**config.mk**
```make
export PLATFORM = sky130hd
export DESIGN_NAME = raster_dispatch
export DESIGN_NICKNAME = d
export VERILOG_FILES = /design/src/rtl/raster_dispatch.sv
export SDC_FILE = /design/constraint.sdc
export NUM_CORES = 2
export LEC_CHECK = 0
export CAP_MARGIN = 10
export CORE_ASPECT_RATIO = 1.1
export CORE_MARGIN = 2
export CORE_UTILIZATION = 30
export CTS_CLUSTER_SIZE = 20
export DETAILED_ROUTE_END_ITERATION = 8
export GPL_ROUTABILITY_DRIVEN = 0
export GPL_TIMING_DRIVEN = 0
export PLACE_DENSITY = 0.47
export RECOVER_POWER = 50
export SYNTH_ARGS = -nofsm -noshare
export SYNTH_HDL_FRONTEND = slang
export SYNTH_SLANG_ARGS = --single-unit
```
**constraint.sdc**
```tcl
create_clock -name clk -period 9.88 [get_ports clk]
set_input_delay 1.976 -clock clk [delete_from_list [all_inputs] [get_ports clk]]
set_output_delay 1.976 -clock clk [all_outputs]
set_load 0.02 [all_outputs]
```
**src/rtl/raster_dispatch.sv**
```systemverilog
`default_nettype none
// +----------------------------------------------------------------------------+
// | Module   : raster_dispatch                                                 |
// | Purpose  : Triangle scheduler between triangle setup and a bank of         |
// |            rasterizer backends. Buffers setup descriptors in a FIFO,       |
// |            issues each one to an idle backend chosen round-robin, keeps    |
// |            frames ordered and emits one frame-done pulse per frame.        |
// | Ports    : clk, rstn (async, active-low)                                   |
// |            i_payload/i_dv/i_last/o_ready  : descriptor input from setup    |
// |            o_unit_payload/o_unit_dv       : per-unit descriptor + strobe   |
// |            i_unit_ready/i_unit_done       : per-unit backend handshakes    |
// |            o_unit_busy                    : per-unit outstanding flag      |
// |            o_frame_done                   : one-cycle frame-complete pulse |
// |            o_tri_count                    : triangles issued this frame    |
// | Revision : 1.0 - initial release                                           |
// +----------------------------------------------------------------------------+
module raster_dispatch #(
  parameter int PAYLOADWIDTH = 256,
  parameter int NUM_UNITS    = 2,
  parameter int FIFO_DEPTH   = 4
) (
  input  logic                              clk,
  input  logic                              rstn,
  input  logic [PAYLOADWIDTH-1:0]           i_payload,
  input  logic                              i_dv,
  input  logic                              i_last,
  output logic                              o_ready,
  output logic [NUM_UNITS*PAYLOADWIDTH-1:0] o_unit_payload,
  output logic [NUM_UNITS-1:0]              o_unit_dv,
  input  logic [NUM_UNITS-1:0]              i_unit_ready,
  input  logic [NUM_UNITS-1:0]              i_unit_done,
  output logic [NUM_UNITS-1:0]              o_unit_busy,
  output logic                              o_frame_done,
  output logic [15:0]                       o_tri_count
);

  localparam int c_AW = (FIFO_DEPTH > 1) ? $clog2(FIFO_DEPTH) : 1;
  localparam int c_PW = (NUM_UNITS > 1) ? $clog2(NUM_UNITS) : 1;
  localparam int c_EW = PAYLOADWIDTH + 1;

  typedef enum logic [1:0] {
    RUN   = 2'd0,
    DRAIN = 2'd1,
    FLUSH = 2'd2
  } state_t;

  state_t                  r_state;
  state_t                  w_state_nxt;

  // FIFO storage: each entry is {payload, last}
  logic [c_EW-1:0]         r_mem [FIFO_DEPTH];
  logic [c_AW:0]           r_wr_ptr;
  logic [c_AW:0]           r_rd_ptr;
  logic                    w_empty;
  logic                    w_full;
  logic                    w_wr;
  logic [c_EW-1:0]         w_head;
  logic                    w_head_valid;

  logic [NUM_UNITS-1:0]    r_busy;
  logic [NUM_UNITS-1:0]    r_unit_dv;
  logic [PAYLOADWIDTH-1:0] r_payload [NUM_UNITS];
  logic [c_PW-1:0]         r_rr;
  logic [15:0]             r_count;
  logic                    r_frame_done;

  logic [NUM_UNITS-1:0]    w_elig;
  logic                    w_found;
  logic [c_PW-1:0]         w_sel;
  logic                    w_issue;
  logic [NUM_UNITS-1:0]    w_issue_vec;

  // --------------------------------------------------------------------------
  // Input FIFO (extra pointer bit distinguishes full from empty)
  // --------------------------------------------------------------------------
  assign w_empty = (r_wr_ptr == r_rd_ptr);
  assign w_full  = (r_wr_ptr[c_AW] != r_rd_ptr[c_AW]) &&
                   (r_wr_ptr[c_AW-1:0] == r_rd_ptr[c_AW-1:0]);
  assign o_ready = !w_full;
  assign w_wr    = i_dv && !w_full;

  // An empty FIFO forwards the incoming descriptor so it can issue on the
  // same edge it is written; both pointers then advance together.
  assign w_head       = w_empty ? {i_payload, i_last} : r_mem[r_rd_ptr[c_AW-1:0]];
  assign w_head_valid = !w_empty || w_wr;

  always_ff @(posedge clk) begin
    if (w_wr) begin
      r_mem[r_wr_ptr[c_AW-1:0]] <= {i_payload, i_last};
    end
  end

  always_ff @(posedge clk or negedge rstn) begin
    if (!rstn) begin
      r_wr_ptr <= '0;
      r_rd_ptr <= '0;
    end else begin
      if (w_wr) begin
        r_wr_ptr <= r_wr_ptr + 1'b1;
      end
      if (w_issue) begin
        r_rd_ptr <= r_rd_ptr + 1'b1;
      end
    end
  end

  // --------------------------------------------------------------------------
  // Round-robin unit selection
  // A backend drops ready on the same cycle it sees its strobe, so the busy
  // flag is what keeps a unit from being chosen twice in a row.
  // --------------------------------------------------------------------------
  assign w_elig = ~r_busy & i_unit_ready;

  // For each possible pointer value the rotated unit index is a constant;
  // the downward offset loop leaves the lowest offset (nearest unit) selected.
  always_comb begin
    w_found = 1'b0;
    w_sel   = '0;
    for (int r = 0; r < NUM_UNITS; r++) begin
      if (r_rr == c_PW'(r)) begin
        for (int i = NUM_UNITS - 1; i >= 0; i--) begin
          if (w_elig[(r + i) % NUM_UNITS]) begin
            w_found = 1'b1;
            w_sel   = c_PW'((r + i) % NUM_UNITS);
          end
        end
      end
    end
  end

  // --------------------------------------------------------------------------
  // Frame-ordering state machine
  // --------------------------------------------------------------------------
  always_comb begin
    w_state_nxt = r_state;
    w_issue     = 1'b0;
    case (r_state)
      RUN: begin
        w_issue = w_head_valid && w_found;
        if (w_issue && w_head[0]) begin
          w_state_nxt = DRAIN;
        end
      end
      DRAIN: begin
        if (r_busy == '0) begin
          w_state_nxt = FLUSH;
        end
      end
      FLUSH: begin
        w_state_nxt = RUN;
      end
      default: begin
        w_state_nxt = RUN;
      end
    endcase
  end

  always_ff @(posedge clk or negedge rstn) begin
    if (!rstn) begin
      r_state      <= RUN;
      r_frame_done <= 1'b0;
    end else begin
      r_state      <= w_state_nxt;
      r_frame_done <= (w_state_nxt == FLUSH);
    end
  end

  // --------------------------------------------------------------------------
  // Per-unit issue registers
  // --------------------------------------------------------------------------
  for (genvar k = 0; k < NUM_UNITS; k++) begin : g_unit
    assign w_issue_vec[k] = w_issue && (w_sel == c_PW'(k));

    always_ff @(posedge clk or negedge rstn) begin
      if (!rstn) begin
        r_payload[k] <= '0;
      end else if (w_issue_vec[k]) begin
        r_payload[k] <= w_head[c_EW-1:1];
      end
    end

    assign o_unit_payload[k*PAYLOADWIDTH +: PAYLOADWIDTH] = r_payload[k];
  end

  // A done never targets the unit being issued to on the same edge, so the
  // clear and set terms never collide.
  always_ff @(posedge clk or negedge rstn) begin
    if (!rstn) begin
      r_busy    <= '0;
      r_unit_dv <= '0;
      r_rr      <= '0;
    end else begin
      r_busy    <= (r_busy & ~i_unit_done) | w_issue_vec;
      r_unit_dv <= w_issue_vec;
      if (w_issue) begin
        r_rr <= (w_sel == c_PW'(NUM_UNITS - 1)) ? '0 : w_sel + 1'b1;
      end
    end
  end

  // --------------------------------------------------------------------------
  // Per-frame triangle counter (saturating; cleared as FLUSH completes)
  // --------------------------------------------------------------------------
  always_ff @(posedge clk or negedge rstn) begin
    if (!rstn) begin
      r_count <= '0;
    end else if (r_state == FLUSH) begin
      r_count <= '0;
    end else if (w_issue && (r_count != 16'hFFFF)) begin
      r_count <= r_count + 16'd1;
    end
  end

  assign o_unit_dv    = r_unit_dv;
  assign o_unit_busy  = r_busy;
  assign o_frame_done = r_frame_done;
  assign o_tri_count  = r_count;

endmodule
`default_nettype wire
```
==> summary.md <==
| Metric | Value |
|---|---|
| Violated checks | max-capacitance violations, max-slew violations |
| Max Cap Violations | 8 |
| Part of the cycle the worst path needs | 69.7% |
| Worst slack, placed | 4.00 ns |
| P_int | 19.2 mW |
| Min-Delay Startpoint | o_unit_payload[23] |
| Layout fillers | 18.4k |
| Area of the multi-input gates | 15,600 um^2 |
| Buf/Inv on CP | 5 |
| Min Tclk post-route | 6.89 ns |
| Share of cells above drive strength 1 | 34.1% |
| DIE AREA | 207,000 um^2 |
| Least-Margin Pin Slew | 4.96 ns |
| H-tree depth | 4 |
| Number of global-route vias before repair | 33.3k |
| Critical Path RT | 10.36 ns |
| P_leak | 28.0 nW |
| Sequential Power Share | 34.7% |
| Drt total wl | 173,000 um |
| Area Overhead vs Synth | 29.6% |
| Post-CTS Hold Buffers | 0 |
| Cell family with the largest share of critical-path delay | buffers and inverters |
| Site Rows | 173 |
| Crit end category | register |
| Sequential cell area | 44,400 um^2 |
| Placed Instances | 6,414 |
| Drt drc | 0 |
| Switching share of power | 34.0% |
| ANT nets after route | 0 |
| # nets final | 4,151 |
| Final WS setup | 2.99 ns |
| Final setup violation count | 0 |
| Setup Fix Bufs, Post-CTS | 0 |
| Root cell of the clock tree | clkbuf_16 |
| Drt wl/cell | 25.4 um |
| Core ar. | 202,000 um^2 |
| Slowest CP cell | clkbuf_1 |
| Synth warn | 0 |
| Startpoint Class | input port |
| Reg-to-Reg Start | r_rd_ptr[1] |
| Crit Path Category | input port to register |
| Initial core utilization | 30.2% |
| Fin. max-slew vios | 302 |
| First drt pass iteration count | 7 |
| Syn Area/Cell | 21.2 um^2 |
| Clock power share | 22.6% |
| Hold Fails Final Rpt | 0 |
| First-pass GRT wire length | 248,000 um |
| CP most frequent cell | buf_16 |
| Slew HR | -231% |
| Hold Crit Class | register to register |
| Final total power | 29.0 mW |
| Worst EP arrival | 7.37 ns |
| Post-synth EDFFs | 1,028 |
| Status | finished with violations |
| Fmax | 0.145 GHz |
| Hpwl dp | 118,000 um |
| Via-to-Cell Ratio | 4.64 |
| Top_reg_cell synth | edfxtp_1 |
| Post-cts resize count | 0 |
| Initial DRC Count | 1,770 |
| Ys async rst share | 34.5% |
| Logic pwr share | 42.7% |
| RSZ-0062 raised after global routing | false |
| Setup Total Neg Slack | 0 ns |
| Crit path from | i_dv |
| Tot GR Track Use | 16.5% |
| Cell Chain, Critical Path | dlygate4sd3_1, inv_1, a21oi_1, and2_0, clkbuf_1, buf_16, buf_16 |
| Longest Clk Path Bufs | 3 |
| Smallest hold slack | 0.503 ns |
| Initial antenna violation count | 121 |
| Unique masters post-synth | 49 |
| Switching power | 9.89 mW |
| Clock Sinks | 1,570 |
| Pwr per Cell Area | 367 nW/um^2 |
| Clk_lat worst skew | 0.82 ns |
| Largest net degree at the start of global routing | 103 |
| Num CTS Buffers | 177 |
| Die X | 434 um |
| I/O Buffers | 797 |
| Final Instance Count excl. Fillers | 6,791 |
| Clock-pin slew on the worst setup and hold paths | 0.06 ns |
| Mapped Cells | 2,875 |
| CTS tree | built |
| Post-synthesis sequential area ratio | 72.8% |
| Setup Skew | 0.0312 ns |
| Die Y | 477 um |
| Critical path fanouts, max | 46 |
| Global route total overflow | 0 |
| Max incr delay on CP | 2.01 ns |
| Ports | 798 |
| Synth Net Count | 3,145 |
| Max IR drop VDD | 178 uV |
| Flops & latches, synth | 1,570 |
| Mapped Area | 61,000 um^2 |
| Vias | 31.5k |
[placed cells by master, fill, tap and decap left out, types with 6 or more instances in the layout]
cell type | Yosys | layout
diode_2 | 0 | 41
buf_6 | 24 | 24
dlygate4sd3_1 | 0 | 259
mux4_1 | 62 | 62
o31ai_1 | 6 | 6
buf_4 | 33 | 33
o21ai_0 | 6 | 6
buf_2 | 56 | 55
clkbuf_16 | 0 | 180
ha_1 | 6 | 6
mux2_4 | 15 | 15
clkdlybuf4s50_1 | 0 | 537
clkinv_2 | 0 | 30
clkbuf_1 | 26 | 83
mux2_2 | 746 | 746
mux2_1 | 7 | 7
clkbuf_8 | 0 | 23
buf_16 | 0 | 24
nand3_1 | 11 | 11
a21oi_1 | 10 | 10
clkinv_1 | 0 | 15
dfrtp_1 | 542 | 542
bufinv_16 | 0 | 10
edfxtp_1 | 1028 | 1028
nor2_1 | 11 | 11
mux4_2 | 195 | 195
nand2_1 | 16 | 16
[cell families (layout without fill, tap and decap cells)]
logic type / Yosys count / count (layout) / share of synthesized area, %
other: 0 / 41 / 0
AND/OR/NAND/NOR: 77 / 77 / 0.693
AO/OA/AOI/OAI: 34 / 34 / 0.377
flip-flops: 1570 / 1570 / 72.8
XOR/XNOR: 8 / 8 / 0.139
multiplexers: 1029 / 1029 / 24.2
adder cells (fa/ha/maj): 6 / 6 / 0.123
buffers and inverters: 151 / 1314 / 1.61
[worst reg2reg max path: stages (launching register included)]
cell and delay [ns]:
dfrtp_1 0.37, buf_2 0.22, xnor2_2 0.17, and2_2 0.20
a21oi_1 0.39, and2_0 1.68, clkbuf_1 2.02, buf_16 0.34
buf_16 0.35
[synth_stat cells (6+ instances only)]
cell type / n / area share, %
edfxtp_1: 1028 / 51
mux2_2: 746 / 14
dfrtp_1: 542 / 22
mux4_2: 195 / 7.2
mux4_1: 62 / 2.7
buf_2: 56 / 0.46
buf_4: 33 / 0.41
clkbuf_1: 26 / 0.16
buf_6: 24 / 0.44
nand2_1: 16 / 0.098
mux2_4: 15 / 0.37
nand3_1: 11 / 0.090
nor2_1: 11 / 0.068
a21oi_1: 10 / 0.082
mux2_1: 7 / 0.13
and2_1: 6 / 0.062
ha_1: 6 / 0.12
o21ai_0: 6 / 0.049
o31ai_1: 6 / 0.074
[final timing paths]
| path | end | slack (ns) | cells past startpoint |
|---|---|---|---|
| worst max-delay path | r_mem[2][119] | 2.99 | 7 |
| worst min-delay path | o_unit_payload[23] | 0.50 | 1 |
| worst max register to register | r_mem[2][119] | 3.76 | 8 |
| worst min register to register | o_unit_payload[23] | 0.50 | 1 |
| max in group asynchronous | o_unit_payload[87] | 3.86 | 4 |
| min in group asynchronous | o_unit_payload[509] | 2.93 | 1 |
[per-stage QoR]
| stage | area (um^2) | utilization, % |
|---|---|---|
| final | 79000 | 39.1 |
| after global routing | 79000 | 39.1 |
| after CTS | 79000 | 39.1 |
| after detailed placement | 73200 | 36.2 |
| after global placement | 72400 | 35.8 |
| after floorplan | 61000 | - |
[power by group through the flow]
| stage | registers (mW) | clock network (mW) | logic (mW) |
|---|---|---|---|
| finish | 10.1 | 6.56 | 12.4 |
| global route | 10.3 | 7.07 | 13.2 |
| global placement | 10.8 | 0 | 12.5 |
| detailed placement | 10.2 | 0 | 12.7 |
| CTS | 10.1 | 6.80 | 12.8 |
| floorplan | 11.7 | 0 | 5.94 |
[area by class of cell]
type / count / share of cell area [%]
Antenna cell: 41 / 0.130
Buffer: 146 / 1.22
Clock buffer: 255 / 6.35
Clock inverter: 81 / 1.07
Inverter: 5 / 0.0237
Multi-Input combinational cell: 1154 / 19.7
Sequential cell: 1570 / 56.2
Tap cell: 2712 / 4.29
Timing Repair Buffer: 827 / 11.0
[routing by layer]
metal,routed length [um],vias to the layer above,GRT usage (%)
li1,-,13645,-
met1,71200,16595,21.0
met2,85000,888,27.1
met3,11400,346,4.80
met4,4640,52,5.30
met5,322,-,0
[registers in the layout, summed over array words and instances (netlist names), 2 cells and up]
name            flops
r_mem            1028
o_unit_payload    512
o_tri_count        16
r_rd_ptr            3
r_wr_ptr            3
o_unit_busy         2
o_unit_dv           2
r_state             2
Power figures use the tool's default switching activity.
====================
**What you should do:** Where the listing above reaches the line that contains "paths | 0.06 ns |", start retyping, and finish with the line that contains "clkbuf_8 | 0 | 23"; reproduce those lines exactly and no others.

**Output for this exercise:**
| Clock-pin slew on the worst setup and hold paths | 0.06 ns |
| Mapped Cells | 2,875 |
| CTS tree | built |
| Post-synthesis sequential area ratio | 72.8% |
| Setup Skew | 0.0312 ns |
| Die Y | 477 um |
| Critical path fanouts, max | 46 |
| Global route total overflow | 0 |
| Max incr delay on CP | 2.01 ns |
| Ports | 798 |
| Synth Net Count | 3,145 |
| Max IR drop VDD | 178 uV |
| Flops & latches, synth | 1,570 |
| Mapped Area | 61,000 um^2 |
| Vias | 31.5k |
[placed cells by master, fill, tap and decap left out, types with 6 or more instances in the layout]
cell type | Yosys | layout
diode_2 | 0 | 41
buf_6 | 24 | 24
dlygate4sd3_1 | 0 | 259
mux4_1 | 62 | 62
o31ai_1 | 6 | 6
buf_4 | 33 | 33
o21ai_0 | 6 | 6
buf_2 | 56 | 55
clkbuf_16 | 0 | 180
ha_1 | 6 | 6
mux2_4 | 15 | 15
clkdlybuf4s50_1 | 0 | 537
clkinv_2 | 0 | 30
clkbuf_1 | 26 | 83
mux2_2 | 746 | 746
mux2_1 | 7 | 7
clkbuf_8 | 0 | 23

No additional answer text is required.